In the vast World Wide Web, there is a multitude of precious commodities, but one rules above all: traffic. Traffic describes visitors to websites, with each single click and background request counting as a minuscule but significant drop in a vast pool of monitored, tracked, and often commoditized data points. Everyone wants a piece of the traffic pie, and with today’s heavily web-driven Internet, there’s enough to go around. 

However, not all traffic is created equal. Beggars can be choosers, and on both sides of the equation, legitimate web traffic buyers, as well as black hat elements, can be very picky in the makeup and characteristics of traffic they desire. Depending on a traffic buyer’s goals, some traffic can fetch a premium while some other may simply be dropped on the floor, never seeing the light of an analytics dashboard.

With the high demand for quality traffic, traffic filtering has become a lucrative operation. Here’s what you need to know.

What is traffic?

Traffic is what connects a computer with a web browser and an actual human being with digital content sitting on a hosting server. Without the former, the latter has no purpose nor value whatsoever making traffic an essential commodity for legitimate web companies and the criminal underground economy alike.
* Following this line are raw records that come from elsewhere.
$ cat src/rtl/crbo_pkg.sv
// shared constants, codes and sprite image for the cursor rubber-band overlay
`timescale 1ns / 1ps
`default_nettype none
package crbo_pkg;

  localparam int SCREEN_W    = 640;
  localparam int SCREEN_H    = 480;
  localparam int SPRITE_SIZE = 10;
  localparam int IMG_DIM     = 10;
  // visible sprite extent: the image is transparent outside its 10 by 10 area
  localparam int SPRITE_LIM  = (SPRITE_SIZE < IMG_DIM) ? SPRITE_SIZE : IMG_DIM;

  localparam int COL_W   = 10;
  localparam int ROW_W   = 9;
  localparam int COLOR_W = 8;
  localparam int DELTA_W = 12;
  localparam int SUM_W   = 14;
  localparam int IMG_IDX_W = 4;

  typedef enum logic [2:0] {
    REQ_PIXEL  = 3'd0,
    REQ_MOVE_X = 3'd1,
    REQ_MOVE_Y = 3'd2,
    REQ_BUTTON = 3'd3,
    REQ_KEYS   = 3'd4
  } req_type_t;

  typedef enum logic [1:0] {
    BTN_RELEASE = 2'd0,
    BTN_PRESS   = 2'd1
  } btn_code_t;

  typedef enum logic {
    RES_PIXEL  = 1'b0,
    RES_COMMIT = 1'b1
  } res_kind_t;

  localparam logic [COLOR_W-1:0] KEY_COLOR0 = 8'h0f;
  localparam logic [COLOR_W-1:0] KEY_COLOR1 = 8'h3c;
  localparam logic [COLOR_W-1:0] KEY_COLOR2 = 8'hf0;
  localparam logic [COLOR_W-1:0] KEY_COLOR3 = 8'hc0;

  typedef logic [COLOR_W-1:0] img_row_t [IMG_DIM];
  typedef img_row_t img_t [IMG_DIM];

  localparam img_t SPRITE_IMG = '{
    '{8'd255, 8'd0,   8'd0,   8'd0,   8'd0,   8'd0,   8'd0,   8'd0,   8'd0,   8'd0  },
    '{8'd0,   8'd255, 8'd255, 8'd0,   8'd0,   8'd0,   8'd0,   8'd0,   8'd0,   8'd0  },
    '{8'd0,   8'd255, 8'd255, 8'd255, 8'd255, 8'd0,   8'd0,   8'd0,   8'd0,   8'd0  },
    '{8'd0,   8'd0,   8'd255, 8'd255, 8'd255, 8'd255, 8'd255, 8'd0,   8'd0,   8'd0  },
    '{8'd0,   8'd0,   8'd255, 8'd255, 8'd255, 8'd255, 8'd255, 8'd255, 8'd255, 8'd0  },
    '{8'd0,   8'd0,   8'd0,   8'd255, 8'd255, 8'd255, 8'd255, 8'd255, 8'd255, 8'd255},
    '{8'd0,   8'd0,   8'd0,   8'd255, 8'd255, 8'd255, 8'd255, 8'd255, 8'd255, 8'd0  },
    '{8'd0,   8'd0,   8'd0,   8'd0,   8'd255, 8'd255, 8'd255, 8'd255, 8'd255, 8'd250},
    '{8'd0,   8'd0,   8'd0,   8'd0,   8'd255, 8'd255, 8'd255, 8'd255, 8'd255, 8'd255},
    '{8'd0,   8'd0,   8'd0,   8'd0,   8'd0,   8'd255, 8'd0,   8'd255, 8'd255, 8'd0  }
  };

  function automatic logic [COLOR_W-1:0] sprite_pixel(
    input logic [IMG_IDX_W-1:0] row,
    input logic [IMG_IDX_W-1:0] col
  );
    logic [COLOR_W-1:0] val;
    val = 8'd0;
    if (int'(row) < IMG_DIM && int'(col) < IMG_DIM) begin
      val = SPRITE_IMG[row][col];
    end
    return val;
  endfunction

endpackage
`default_nettype wire

$ cat src/rtl/cursor_rubber_band_overlay_core.sv
// cursor sprite and rubber-band rectangle overlay: top level
//
//  channel | direction | handshake            | payload
//  in_     | input     | in_valid / in_stall   | request type, pixel, move, button, keys
//  out_    | output    | out_valid / out_stall | composed pixel or rectangle commit
//
// one item per cycle sustained while in_stall is low; an item passes from the input register
// through the compose/update logic into the result register
// cursor, button, anchor and color state update as the item leaves the input register
// rst_n is synchronous; it clears valids and the state to screen center, released, black
// in_stall rises only when a result-producing item waits behind a stalled full result
`timescale 1ns / 1ps
`default_nettype none
module cursor_rubber_band_overlay_core (
  input  wire                          clk,
  input  wire                          rst_n,
  input  wire                          in_valid,
  output logic                         in_stall,
  input  wire  [2:0]                   in_req_type,
  input  wire  [crbo_pkg::COL_W-1:0]   in_pix_x,
  input  wire  [crbo_pkg::ROW_W-1:0]   in_pix_y,
  input  wire  [crbo_pkg::COLOR_W-1:0] in_background_color,
  input  wire  signed [crbo_pkg::DELTA_W-1:0] in_move_delta,
  input  wire  [1:0]                   in_button_value,
  input  wire  [3:0]                   in_key_bits,
  output logic                         out_valid,
  input  wire                          out_stall,
  output logic                         out_result_kind,
  output logic [crbo_pkg::COLOR_W-1:0] out_pixel_color,
  output logic [crbo_pkg::COL_W-1:0]   out_rect_left,
  output logic [crbo_pkg::COL_W-1:0]   out_rect_right,
  output logic [crbo_pkg::ROW_W-1:0]   out_rect_top,
  output logic [crbo_pkg::ROW_W-1:0]   out_rect_bottom,
  output logic [crbo_pkg::COLOR_W-1:0] out_rect_color
);

  // input register
  logic                                s1_valid_r;
  logic [2:0]                          s1_type_r;
  logic [crbo_pkg::COL_W-1:0]          s1_px_r;
  logic [crbo_pkg::ROW_W-1:0]          s1_py_r;
  logic [crbo_pkg::COLOR_W-1:0]        s1_bg_r;
  logic signed [crbo_pkg::DELTA_W-1:0] s1_delta_r;
  logic [1:0]                          s1_btn_r;
  logic [3:0]                          s1_keys_r;

  // block state
  logic [crbo_pkg::COL_W-1:0]   cursor_col_r, cursor_col_nxt;
  logic [crbo_pkg::ROW_W-1:0]   cursor_row_r, cursor_row_nxt;
  logic                         button_held_r, button_held_nxt;
  logic [crbo_pkg::COL_W-1:0]   anchor_col_r, anchor_col_nxt;
  logic [crbo_pkg::ROW_W-1:0]   anchor_row_r, anchor_row_nxt;
  logic [crbo_pkg::COLOR_W-1:0] draw_color_r, draw_color_nxt;

  // result register
  logic                         out_valid_r;
  logic                         out_kind_r, out_kind_nxt;
  logic [crbo_pkg::COLOR_W-1:0] out_pixel_r, out_pixel_nxt;
  logic [crbo_pkg::COL_W-1:0]   out_left_r, out_left_nxt;
  logic [crbo_pkg::COL_W-1:0]   out_right_r, out_right_nxt;
  logic [crbo_pkg::ROW_W-1:0]   out_top_r, out_top_nxt;
  logic [crbo_pkg::ROW_W-1:0]   out_bottom_r, out_bottom_nxt;
  logic [crbo_pkg::COLOR_W-1:0] out_rcolor_r, out_rcolor_nxt;

  logic s1_has_res;
  logic out_free;
  logic s1_adv;
  logic s1_fire;

  logic [crbo_pkg::COL_W-1:0]   band_left, band_right;
  logic [crbo_pkg::ROW_W-1:0]   band_top, band_bottom;
  logic                         in_band;
  logic [crbo_pkg::COL_W-1:0]   spr_dx;
  logic [crbo_pkg::ROW_W-1:0]   spr_dy;
  logic                         spr_hit;
  logic [crbo_pkg::COLOR_W-1:0] spr_val;
  logic [crbo_pkg::COLOR_W-1:0] composed;

  logic signed [crbo_pkg::SUM_W-1:0] delta_ext;
  logic signed [crbo_pkg::SUM_W-1:0] col_sum;
  logic signed [crbo_pkg::SUM_W-1:0] row_sum;
  logic [crbo_pkg::COL_W-1:0]        col_clamped;
  logic [crbo_pkg::ROW_W-1:0]        row_clamped;
  logic [crbo_pkg::COLOR_W-1:0]      key_color;
  logic                              key_hit;

  // ---------------------------------------------------------------- handshake
  always_comb begin
    s1_has_res = 1'b0;
    case (s1_type_r)
      crbo_pkg::REQ_PIXEL:  s1_has_res = 1'b1;
      crbo_pkg::REQ_BUTTON: s1_has_res = (s1_btn_r == crbo_pkg::BTN_RELEASE) && button_held_r;
      default:              s1_has_res = 1'b0;
    endcase
  end

  assign out_free = !out_valid_r || !out_stall;
  assign s1_adv   = !s1_has_res || out_free;
  assign s1_fire  = s1_valid_r && s1_adv;
  assign in_stall = s1_valid_r && !s1_adv;

  always_ff @(posedge clk) begin
    if (!rst_n) begin
      s1_valid_r <= 1'b0;
    end else if (!in_stall) begin
      s1_valid_r <= in_valid;
    end
  end

  always_ff @(posedge clk) begin
    if (!in_stall && in_valid) begin
      s1_type_r  <= in_req_type;
      s1_px_r    <= in_pix_x;
      s1_py_r    <= in_pix_y;
      s1_bg_r    <= in_background_color;
      s1_delta_r <= in_move_delta;
      s1_btn_r   <= in_button_value;
      s1_keys_r  <= in_key_bits;
    end
  end

  // ---------------------------------------------------------------- compose
  always_comb begin
    band_left   = (anchor_col_r < cursor_col_r) ? anchor_col_r : cursor_col_r;
    band_right  = (anchor_col_r < cursor_col_r) ? cursor_col_r : anchor_col_r;
    band_top    = (anchor_row_r < cursor_row_r) ? anchor_row_r : cursor_row_r;
    band_bottom = (anchor_row_r < cursor_row_r) ? cursor_row_r : anchor_row_r;
  end

  assign in_band = button_held_r && (s1_px_r >= band_left) && (s1_px_r <= band_right)
                   && (s1_py_r >= band_top) && (s1_py_r <= band_bottom);

  assign spr_dx = s1_px_r - cursor_col_r;
  assign spr_dy = s1_py_r - cursor_row_r;

  always_comb begin
    spr_hit = (32'(s1_px_r) < 32'(crbo_pkg::SCREEN_W))
              && (32'(s1_py_r) < 32'(crbo_pkg::SCREEN_H))
              && (s1_px_r >= cursor_col_r) && (s1_py_r >= cursor_row_r)
              && (32'(spr_dx) < 32'(crbo_pkg::SPRITE_LIM))
              && (32'(spr_dy) < 32'(crbo_pkg::SPRITE_LIM));
    spr_val = crbo_pkg::sprite_pixel(spr_dy[crbo_pkg::IMG_IDX_W-1:0],
                                     spr_dx[crbo_pkg::IMG_IDX_W-1:0]);
    composed = s1_bg_r;
    if (in_band) begin
      composed = draw_color_r;
    end
    // zero sprite pixels are transparent
    if (spr_hit && spr_val != '0) begin
      composed = spr_val;
    end
  end

  // ---------------------------------------------------------------- moves and keys
  assign delta_ext = {{(crbo_pkg::SUM_W-crbo_pkg::DELTA_W){s1_delta_r[crbo_pkg::DELTA_W-1]}},
                      s1_delta_r};
  assign col_sum = $signed({{(crbo_pkg::SUM_W-crbo_pkg::COL_W){1'b0}}, cursor_col_r}) + delta_ext;
  assign row_sum = $signed({{(crbo_pkg::SUM_W-crbo_pkg::ROW_W){1'b0}}, cursor_row_r}) + delta_ext;

  always_comb begin
    if (col_sum < 0) begin
      col_clamped = '0;
    end else if (col_sum > crbo_pkg::SUM_W'(crbo_pkg::SCREEN_W - 1)) begin
      col_clamped = crbo_pkg::COL_W'(crbo_pkg::SCREEN_W - 1);
    end else begin
      col_clamped = col_sum[crbo_pkg::COL_W-1:0];
    end
    if (row_sum < 0) begin
      row_clamped = '0;
    end else if (row_sum > crbo_pkg::SUM_W'(crbo_pkg::SCREEN_H - 1)) begin
      row_clamped = crbo_pkg::ROW_W'(crbo_pkg::SCREEN_H - 1);
    end else begin
      row_clamped = row_sum[crbo_pkg::ROW_W-1:0];
    end
  end

  // the highest set key bit picks the draw color: key 3 has priority over key 0
  always_comb begin
    key_hit   = 1'b1;
    key_color = draw_color_r;
    if (s1_keys_r[3]) begin
      key_color = crbo_pkg::KEY_COLOR3;
    end else if (s1_keys_r[2]) begin
      key_color = crbo_pkg::KEY_COLOR2;
    end else if (s1_keys_r[1]) begin
      key_color = crbo_pkg::KEY_COLOR1;
    end else if (s1_keys_r[0]) begin
      key_color = crbo_pkg::KEY_COLOR0;
    end else begin
      key_hit = 1'b0;
    end
  end

  // ---------------------------------------------------------------- state update
  always_comb begin
    cursor_col_nxt  = cursor_col_r;
    cursor_row_nxt  = cursor_row_r;
    button_held_nxt = button_held_r;
    anchor_col_nxt  = anchor_col_r;
    anchor_row_nxt  = anchor_row_r;
    draw_color_nxt  = draw_color_r;
    if (s1_fire) begin
      case (s1_type_r)
        crbo_pkg::REQ_MOVE_X: cursor_col_nxt = col_clamped;
        crbo_pkg::REQ_MOVE_Y: cursor_row_nxt = row_clamped;
        crbo_pkg::REQ_BUTTON: begin
          if (s1_btn_r == crbo_pkg::BTN_PRESS && !button_held_r) begin
            button_held_nxt = 1'b1;
            anchor_col_nxt  = cursor_col_r;
            anchor_row_nxt  = cursor_row_r;
          end else if (s1_btn_r == crbo_pkg::BTN_RELEASE && button_held_r) begin
            button_held_nxt = 1'b0;
          end
        end
        crbo_pkg::REQ_KEYS: begin
          if (key_hit) begin
            draw_color_nxt = key_color;
          end
        end
        default: ;
      endcase
    end
  end

  always_ff @(posedge clk) begin
    if (!rst_n) begin
      cursor_col_r  <= crbo_pkg::COL_W'(crbo_pkg::SCREEN_W / 2);
      cursor_row_r  <= crbo_pkg::ROW_W'(crbo_pkg::SCREEN_H / 2);
      button_held_r <= 1'b0;
      anchor_col_r  <= '0;
      anchor_row_r  <= '0;
      draw_color_r  <= '0;
    end else begin
      cursor_col_r  <= cursor_col_nxt;
      cursor_row_r  <= cursor_row_nxt;
      button_held_r <= button_held_nxt;
      anchor_col_r  <= anchor_col_nxt;
      anchor_row_r  <= anchor_row_nxt;
      draw_color_r  <= draw_color_nxt;
    end
  end

  // ---------------------------------------------------------------- result register
  always_comb begin
    out_kind_nxt   = crbo_pkg::RES_PIXEL;
    out_pixel_nxt  = composed;
    out_left_nxt   = '0;
    out_right_nxt  = '0;
    out_top_nxt    = '0;
    out_bottom_nxt = '0;
    out_rcolor_nxt = '0;
    if (s1_type_r != crbo_pkg::REQ_PIXEL) begin
      out_kind_nxt   = crbo_pkg::RES_COMMIT;
      out_pixel_nxt  = '0;
      out_left_nxt   = band_left;
      out_right_nxt  = band_right;
      out_top_nxt    = band_top;
      out_bottom_nxt = band_bottom;
      out_rcolor_nxt = draw_color_r;
    end
  end

  always_ff @(posedge clk) begin
    if (!rst_n) begin
      out_valid_r <= 1'b0;
    end else if (out_free) begin
      out_valid_r <= s1_fire && s1_has_res;
    end
  end

  always_ff @(posedge clk) begin
    if (s1_fire && s1_has_res) begin
      out_kind_r   <= out_kind_nxt;
      out_pixel_r  <= out_pixel_nxt;
      out_left_r   <= out_left_nxt;
      out_right_r  <= out_right_nxt;
      out_top_r    <= out_top_nxt;
      out_bottom_r <= out_bottom_nxt;
      out_rcolor_r <= out_rcolor_nxt;
    end
  end

  assign out_valid       = out_valid_r;
  assign out_result_kind = out_kind_r;
  assign out_pixel_color = out_pixel_r;
  assign out_rect_left   = out_left_r;
  assign out_rect_right  = out_right_r;
  assign out_rect_top    = out_top_r;
  assign out_rect_bottom = out_bottom_r;
  assign out_rect_color  = out_rcolor_r;

  // ---------------------------------------------------------------- assertions
  a_cursor_on_screen: assert property (@(posedge clk) disable iff (!rst_n)
    (32'(cursor_col_r) < 32'(crbo_pkg::SCREEN_W)) && (32'(cursor_row_r) < 32'(crbo_pkg::SCREEN_H)))
    else $error("cursor left the screen");

  a_commit_sorted: assert property (@(posedge clk) disable iff (!rst_n)
    out_valid && out_result_kind == crbo_pkg::RES_COMMIT |->
      out_rect_left <= out_rect_right && out_rect_top <= out_rect_bottom && out_pixel_color == '0)
    else $error("commit item with unsorted corners or pixel color");

  a_press_from_button: assert property (@(posedge clk) disable iff (!rst_n)
    $rose(button_held_r) |-> $past(s1_fire && s1_type_r == crbo_pkg::REQ_BUTTON))
    else $error("button held without a button item");

  a_stall_needs_item: assert property (@(posedge clk) disable iff (!rst_n)
    in_stall |-> s1_valid_r && s1_has_res && out_valid_r)
    else $error("input stalled with nothing blocking");

endmodule
`default_nettype wire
Traffic is redirected and shuffled around the web, the visitor info of which is passed along as part of partnerships and business contracts. In fact, entire ecosystems and economies have developed around traffic that buy, sell, and trade it. Products and services have been designed and deployed to aid in analyzing and classifying it. Code that tracks traffic is deployed at several points along the way, usually on services no one readily sees or recognizes, each gathering their small amount of insight that can drive content to optimize the flow of traffic.

Traffic and the insight thereof is critical to the giant exchanges in the online advertising space and the very many niche affiliate network programs that help monetize and squeeze every last fraction of a penny of indirect marginal profit out of the edges of the URL visited. It is also a key commodity in the underground economy, playing an important role in malware delivery operations

Monetizing traffic in malicious web space via traffic filtering

This practice runs rampant across the web traffic space, from web advertisements to malicious traffic distribution feeding the latest malware variant to the un-patched masses. The latter of these is arguably the most interesting because Internet attackers can cast wide nets to reach many potential victims in their campaigns. For instance:

• Spam is distributed to large lists of recipients, sending malicious URLs and attachments to contacts that may have been stolen from address books, harvested from websites, collected from data breach dumps, or purchased from various sellers and marketing database suppliers.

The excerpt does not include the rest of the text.